Collected data

------------------------

**src/hdl/mc_log_pkg.sv**
```systemverilog
// Constants for the machine-check error logging banks
package mc_log_pkg;
  // Register offsets on the plain register port
  localparam logic [3:0] OFF_BANK0_STATUS = 4'h0;
  localparam logic [3:0] OFF_BANK1_STATUS = 4'h1;
  localparam logic [3:0] OFF_IRQ_STATUS = 4'h2;
  localparam logic [3:0] OFF_IRQ_MASK = 4'h3;
  localparam logic [3:0] OFF_CTRL = 4'h4;
  // Status field positions
  localparam int VAL_BIT = 63;
  localparam int OVF_BIT = 62;
  localparam int UC_BIT = 61;
  localparam int CODE_LSB = 0;
  localparam int CODE_W = 16;
  localparam int TTYPE_LSB = 4;
  localparam int TTYPE_W = 4;
  // Request sub-field encodings in the compound error code
  localparam logic [3:0] REQ_DATA_READ = 4'h3;
  localparam logic [3:0] REQ_DATA_WRITE = 4'h4;
  localparam logic [3:0] REQ_PREFETCH = 4'h5;
  // Request kinds seen by the logging logic
  typedef enum logic [2:0] {
    KIND_READ = 3'h0,
    KIND_STORE = 3'h1,
    KIND_OWN_READ = 3'h3,
    KIND_LOCKED_OWN_READ = 3'h2,
    KIND_PREFETCH = 3'h6
  } req_kind_e;
  // Reset values
  localparam logic [63:0] STATUS_RST = 64'h0;
  localparam logic [1:0] IRQ_RST = 2'h0;
  localparam logic [1:0] CTRL_RST = 2'h3;
  // Interrupt status bits
  localparam int IRQ_BANK0 = 0;
  localparam int IRQ_BANK1 = 1;
endpackage : mc_log_pkg

```
**src/hdl/machine_check_error_log_bank.sv**
```systemverilog
// Machine-check error logging banks zero and one with interrupt
//
// Function
// - New error while valid set raises bank-zero overflow bit 62.
// - Uncorrectable held error freezes status fields; later errors only set overflow bit 62.
// - After uncorrectable capture, further errors keep overflow set until cleared.
// - Error code updates only together with the rest of the register.
// - Speculative load with correctable cache error leaves bank one untouched.
// - Store with double-bit cache error logs request as store, not prefetch.
// - Correctable error on ownership reads never stalls system bus issue.
// - Bank-one uncorrectable transaction type bits 7-4: 0011b read, 0100b write.
// - Bank-one bit 61 reports an uncorrectable error was received.
`timescale 1ns/1ps
module machine_check_error_log_bank (
  // Clock and reset
  input wire logic sys_clk_i,
  input wire logic rst_n_i,
  // Register port
  input wire logic [3:0] reg_addr_i,
  input wire logic [63:0] reg_wdata_i,
  input wire logic reg_wr_i,
  input wire logic reg_rd_i,
  output logic [63:0] reg_rdata_o,
  // Bank-zero error report from the bus/interconnect checker
  input wire logic err0_valid_i,
  input wire logic err0_uc_i,
  input wire logic [2:0] err0_kind_i,
  input wire logic [15:0] err0_code_i,
  // Bank-one error report from the second-level cache
  input wire logic err1_valid_i,
  input wire logic err1_uc_i,
  input wire logic err1_spec_i,
  input wire logic [2:0] err1_kind_i,
  input wire logic [15:0] err1_code_i,
  // Bus issue gating
  input wire logic bus_req_i,
  output logic bus_issue_o,
  // Interrupt
  output logic irq_o
);

  logic [63:0] bank0_status;
  logic [63:0] bank1_status;
  logic [63:0] next_bank0_status;
  logic [63:0] next_bank1_status;
  logic [1:0] irq_status;
  logic [1:0] irq_mask;
  logic [1:0] ctrl;
  logic [1:0] next_irq_status;
  logic [1:0] next_irq_mask;
  logic [1:0] next_ctrl;
  logic [63:0] next_rdata;
  logic log0_en;
  logic log1_en;

  // Request sub-field from the request kind
  function automatic logic [3:0] req_code(input logic [2:0] kind);
    logic [3:0] r;
    r = mc_log_pkg::REQ_DATA_READ;
    case (kind)
      mc_log_pkg::KIND_STORE: r = mc_log_pkg::REQ_DATA_WRITE;
      mc_log_pkg::KIND_PREFETCH: r = mc_log_pkg::REQ_PREFETCH;
      default: r = mc_log_pkg::REQ_DATA_READ;
    endcase
    return r;
  endfunction : req_code

  // One bank update; the whole record is written at once so that the
  // error code can never drift away from the other fields.
  function automatic logic [63:0] bank_update(
    input logic [63:0] cur,
    input logic uc,
    input logic [2:0] kind,
    input logic [15:0] code
  );
    logic [63:0] n;
    n = cur;
    if (cur[mc_log_pkg::VAL_BIT]) begin
      n[mc_log_pkg::OVF_BIT] = 1'b1;
      if (!cur[mc_log_pkg::UC_BIT]) begin
        // Held correctable error is replaced by the newer one
        n[mc_log_pkg::UC_BIT] = uc;
        n[mc_log_pkg::CODE_LSB +: mc_log_pkg::CODE_W] = code;
        n[mc_log_pkg::TTYPE_LSB +: mc_log_pkg::TTYPE_W] = req_code(kind);
      end
      // Held uncorrectable: fields frozen, overflow kept
    end else begin
      n[mc_log_pkg::VAL_BIT] = 1'b1;
      n[mc_log_pkg::UC_BIT] = uc;
      n[mc_log_pkg::CODE_LSB +: mc_log_pkg::CODE_W] = code;
      n[mc_log_pkg::TTYPE_LSB +: mc_log_pkg::TTYPE_W] = req_code(kind);
    end
    return n;
  endfunction : bank_update

  // Speculative correctable errors are dropped before bank one
  always_comb begin
    log0_en = err0_valid_i && ctrl[0];
    log1_en = err1_valid_i && ctrl[1] && !(err1_spec_i && !err1_uc_i);
  end

  // Correctable errors never hold back the bus, ownership reads included
  always_comb begin
    bus_issue_o = bus_req_i;
  end

  always_comb begin
    next_bank0_status = bank0_status;
    next_bank1_status = bank1_status;
    next_irq_status = irq_status;
    next_irq_mask = irq_mask;
    next_ctrl = ctrl;
    next_rdata = 64'h0;
    if (reg_wr_i) begin
      case (reg_addr_i)
        mc_log_pkg::OFF_BANK0_STATUS: next_bank0_status = reg_wdata_i;
        mc_log_pkg::OFF_BANK1_STATUS: next_bank1_status = reg_wdata_i;
        mc_log_pkg::OFF_IRQ_STATUS: next_irq_status = irq_status & ~reg_wdata_i[1:0];
        mc_log_pkg::OFF_IRQ_MASK: next_irq_mask = reg_wdata_i[1:0];
        mc_log_pkg::OFF_CTRL: next_ctrl = reg_wdata_i[1:0];
        default: ;
      endcase
    end
    // Hardware logging wins over a same-cycle software write
    if (log0_en) begin
      next_bank0_status = bank_update(bank0_status, err0_uc_i, err0_kind_i,
                                      err0_code_i);
      next_irq_status[mc_log_pkg::IRQ_BANK0] = 1'b1;
    end
    if (log1_en) begin
      next_bank1_status = bank_update(bank1_status, err1_uc_i, err1_kind_i,
                                      err1_code_i);
      next_irq_status[mc_log_pkg::IRQ_BANK1] = 1'b1;
    end
    if (reg_rd_i) begin
      case (reg_addr_i)
        mc_log_pkg::OFF_BANK0_STATUS: next_rdata = bank0_status;
        mc_log_pkg::OFF_BANK1_STATUS: next_rdata = bank1_status;
        mc_log_pkg::OFF_IRQ_STATUS: next_rdata = {62'h0, irq_status};
        mc_log_pkg::OFF_IRQ_MASK: next_rdata = {62'h0, irq_mask};
        mc_log_pkg::OFF_CTRL: next_rdata = {62'h0, ctrl};
        default: next_rdata = 64'h0;
      endcase
    end
  end

  always_ff @(posedge sys_clk_i) begin
    if (!rst_n_i) begin
      bank0_status <= mc_log_pkg::STATUS_RST;
      bank1_status <= mc_log_pkg::STATUS_RST;
      irq_status <= mc_log_pkg::IRQ_RST;
      irq_mask <= mc_log_pkg::IRQ_RST;
      ctrl <= mc_log_pkg::CTRL_RST;
      reg_rdata_o <= 64'h0;
    end else begin
      bank0_status <= next_bank0_status;
      bank1_status <= next_bank1_status;
      irq_status <= next_irq_status;
      irq_mask <= next_irq_mask;
      ctrl <= next_ctrl;
      reg_rdata_o <= next_rdata;
    end
  end

  always_comb begin
    irq_o = |(irq_status & irq_mask);
  end

  // Checks
  overflow_set_a: assert property (@(posedge sys_clk_i) disable iff (!rst_n_i)
    log0_en && bank0_status[mc_log_pkg::VAL_BIT]
    |=> bank0_status[mc_log_pkg::OVF_BIT])
    else $error("overflow not set on second error");
  uc_freeze_a: assert property (@(posedge sys_clk_i) disable iff (!rst_n_i)
    bank0_status[mc_log_pkg::UC_BIT] && bank0_status[mc_log_pkg::VAL_BIT]
    && !reg_wr_i |=> $stable(bank0_status[61:0]))
    else $error("uncorrectable record changed");
  code_stable_a: assert property (@(posedge sys_clk_i) disable iff (!rst_n_i)
    bank0_status[mc_log_pkg::UC_BIT] && bank0_status[mc_log_pkg::VAL_BIT]
    && !reg_wr_i |=> $stable(bank0_status[15:0]))
    else $error("error code rewritten alone");
  ovf_hold_a: assert property (@(posedge sys_clk_i) disable iff (!rst_n_i)
    bank0_status[mc_log_pkg::OVF_BIT] && !reg_wr_i
    |=> bank0_status[mc_log_pkg::OVF_BIT])
    else $error("overflow dropped without clear");
  spec_skip_a: assert property (@(posedge sys_clk_i) disable iff (!rst_n_i)
    err1_valid_i && err1_spec_i && !err1_uc_i && !reg_wr_i
    |=> $stable(bank1_status))
    else $error("speculative correctable error logged");
  store_code_a: assert property (@(posedge sys_clk_i) disable iff (!rst_n_i)
    log1_en && !bank1_status[mc_log_pkg::VAL_BIT]
    && err1_kind_i == mc_log_pkg::KIND_STORE
    |=> bank1_status[7:4] == mc_log_pkg::REQ_DATA_WRITE)
    else $error("store not logged as write");
  read_code_a: assert property (@(posedge sys_clk_i) disable iff (!rst_n_i)
    log1_en && !bank1_status[mc_log_pkg::VAL_BIT] && err1_uc_i
    && err1_kind_i == mc_log_pkg::KIND_READ
    |=> bank1_status[7:4] == mc_log_pkg::REQ_DATA_READ)
    else $error("read not logged as 0011b");
  uc_flag_a: assert property (@(posedge sys_clk_i) disable iff (!rst_n_i)
    log1_en && !bank1_status[mc_log_pkg::VAL_BIT] && err1_uc_i
    |=> bank1_status[mc_log_pkg::UC_BIT])
    else $error("uncorrectable flag missing");
  bus_free_a: assert property (@(posedge sys_clk_i) disable iff (!rst_n_i)
    bus_req_i |-> bus_issue_o)
    else $error("bus issue stalled");
  sw_clear_a: assert property (@(posedge sys_clk_i) disable iff (!rst_n_i)
    reg_wr_i && reg_addr_i == mc_log_pkg::OFF_BANK0_STATUS
    && reg_wdata_i == 64'h0 && !log0_en |=> bank0_status == 64'h0)
    else $error("status clear failed");
  // Bank one shares the update function, so its record is held to the same
  ovf1_set_a: assert property (
    @(posedge sys_clk_i) disable iff (!rst_n_i)
    log1_en && bank1_status[mc_log_pkg::VAL_BIT]
    |=> bank1_status[mc_log_pkg::OVF_BIT])
    else $error("bank one overflow not set");
  uc1_freeze_a: assert property (
    @(posedge sys_clk_i) disable iff (!rst_n_i)
    bank1_status[mc_log_pkg::UC_BIT] && bank1_status[mc_log_pkg::VAL_BIT]
    && !reg_wr_i |=> $stable(bank1_status[61:0]))
    else $error("bank one uncorrectable record changed");
  ovf1_hold_a: assert property (
    @(posedge sys_clk_i) disable iff (!rst_n_i)
    bank1_status[mc_log_pkg::OVF_BIT] && !reg_wr_i
    |=> bank1_status[mc_log_pkg::OVF_BIT])
    else $error("bank one overflow dropped without clear");
  code1_stable_a: assert property (
    @(posedge sys_clk_i) disable iff (!rst_n_i)
    bank1_status[mc_log_pkg::UC_BIT] && bank1_status[mc_log_pkg::VAL_BIT]
    && !reg_wr_i |=> $stable(bank1_status[15:0]))
    else $error("bank one error code rewritten alone");
  clear1_a: assert property (
    @(posedge sys_clk_i) disable iff (!rst_n_i)
    reg_wr_i && reg_addr_i == mc_log_pkg::OFF_BANK1_STATUS
    && reg_wdata_i == 64'h0 && !log1_en |=> bank1_status == 64'h0)
    else $error("bank one clear failed");
  ovf0_clear_a: assert property (
    @(posedge sys_clk_i) disable iff (!rst_n_i)
    reg_wr_i && reg_addr_i == mc_log_pkg::OFF_BANK0_STATUS
    && !reg_wdata_i[62] && !log0_en |=> !bank0_status[mc_log_pkg::OVF_BIT])
    else $error("overflow survived clear");
  first0_code_a: assert property (
    @(posedge sys_clk_i) disable iff (!rst_n_i)
    log0_en && !bank0_status[mc_log_pkg::VAL_BIT]
    |=> bank0_status[15:8] == $past(err0_code_i[15:8])
    && bank0_status[3:0] == $past(err0_code_i[3:0]))
    else $error("bank zero first code not captured");
  first1_code_a: assert property (
    @(posedge sys_clk_i) disable iff (!rst_n_i)
    log1_en && !bank1_status[mc_log_pkg::VAL_BIT]
    |=> bank1_status[15:8] == $past(err1_code_i[15:8])
    && bank1_status[3:0] == $past(err1_code_i[3:0]))
    else $error("bank one first code not captured");
  uc0_flag_a: assert property (
    @(posedge sys_clk_i) disable iff (!rst_n_i)
    log0_en && !bank0_status[mc_log_pkg::VAL_BIT]
    |=> bank0_status[mc_log_pkg::UC_BIT] == $past(err0_uc_i))
    else $error("bank zero class not captured");
  store0_code_a: assert property (
    @(posedge sys_clk_i) disable iff (!rst_n_i)
    log0_en && !bank0_status[mc_log_pkg::VAL_BIT]
    && err0_kind_i == mc_log_pkg::KIND_STORE
    |=> bank0_status[7:4] == mc_log_pkg::REQ_DATA_WRITE)
    else $error("bank zero store not logged as write");
  own1_code_a: assert property (
    @(posedge sys_clk_i) disable iff (!rst_n_i)
    log1_en && !bank1_status[mc_log_pkg::VAL_BIT]
    && err1_kind_i == mc_log_pkg::KIND_OWN_READ
    |=> bank1_status[7:4] == mc_log_pkg::REQ_DATA_READ)
    else $error("ownership read not logged as read");
  write1_code_a: assert property (
    @(posedge sys_clk_i) disable iff (!rst_n_i)
    log1_en && !bank1_status[mc_log_pkg::VAL_BIT] && err1_uc_i
    && err1_kind_i == mc_log_pkg::KIND_STORE
    |=> bank1_status[7:4] == mc_log_pkg::REQ_DATA_WRITE)
    else $error("write not logged as 0100b");
  spec_uc_log_a: assert property (
    @(posedge sys_clk_i) disable iff (!rst_n_i)
    err1_valid_i && err1_spec_i && err1_uc_i && ctrl[1]
    && !bank1_status[mc_log_pkg::VAL_BIT] |=> bank1_status[mc_log_pkg::UC_BIT])
    else $error("speculative uncorrectable not reported");
  // Interrupt and read path
  irq0_set_a: assert property (
    @(posedge sys_clk_i) disable iff (!rst_n_i)
    log0_en |=> irq_status[mc_log_pkg::IRQ_BANK0])
    else $error("bank zero event bit not set");
  irq1_set_a: assert property (
    @(posedge sys_clk_i) disable iff (!rst_n_i)
    log1_en |=> irq_status[mc_log_pkg::IRQ_BANK1])
    else $error("bank one event bit not set");
  rdata_idle_a: assert property (
    @(posedge sys_clk_i) disable iff (!rst_n_i)
    !reg_rd_i |=> reg_rdata_o == 64'h0)
    else $error("read data stands without a read");
  rdata0_a: assert property (
    @(posedge sys_clk_i) disable iff (!rst_n_i)
    reg_rd_i && reg_addr_i == mc_log_pkg::OFF_BANK0_STATUS
    |=> reg_rdata_o == $past(bank0_status))
    else $error("bank zero read data wrong");
  // A disabled bank must drop every report
  off0_skip_a: assert property (
    @(posedge sys_clk_i) disable iff (!rst_n_i)
    err0_valid_i && !ctrl[0] && !reg_wr_i |=> $stable(bank0_status))
    else $error("disabled bank zero logged");

endmodule : machine_check_error_log_bank

```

------------------------

* _Directions_: Report how many lines in these entries contain "cache". Answer with the number only.

* _Task answer_: 3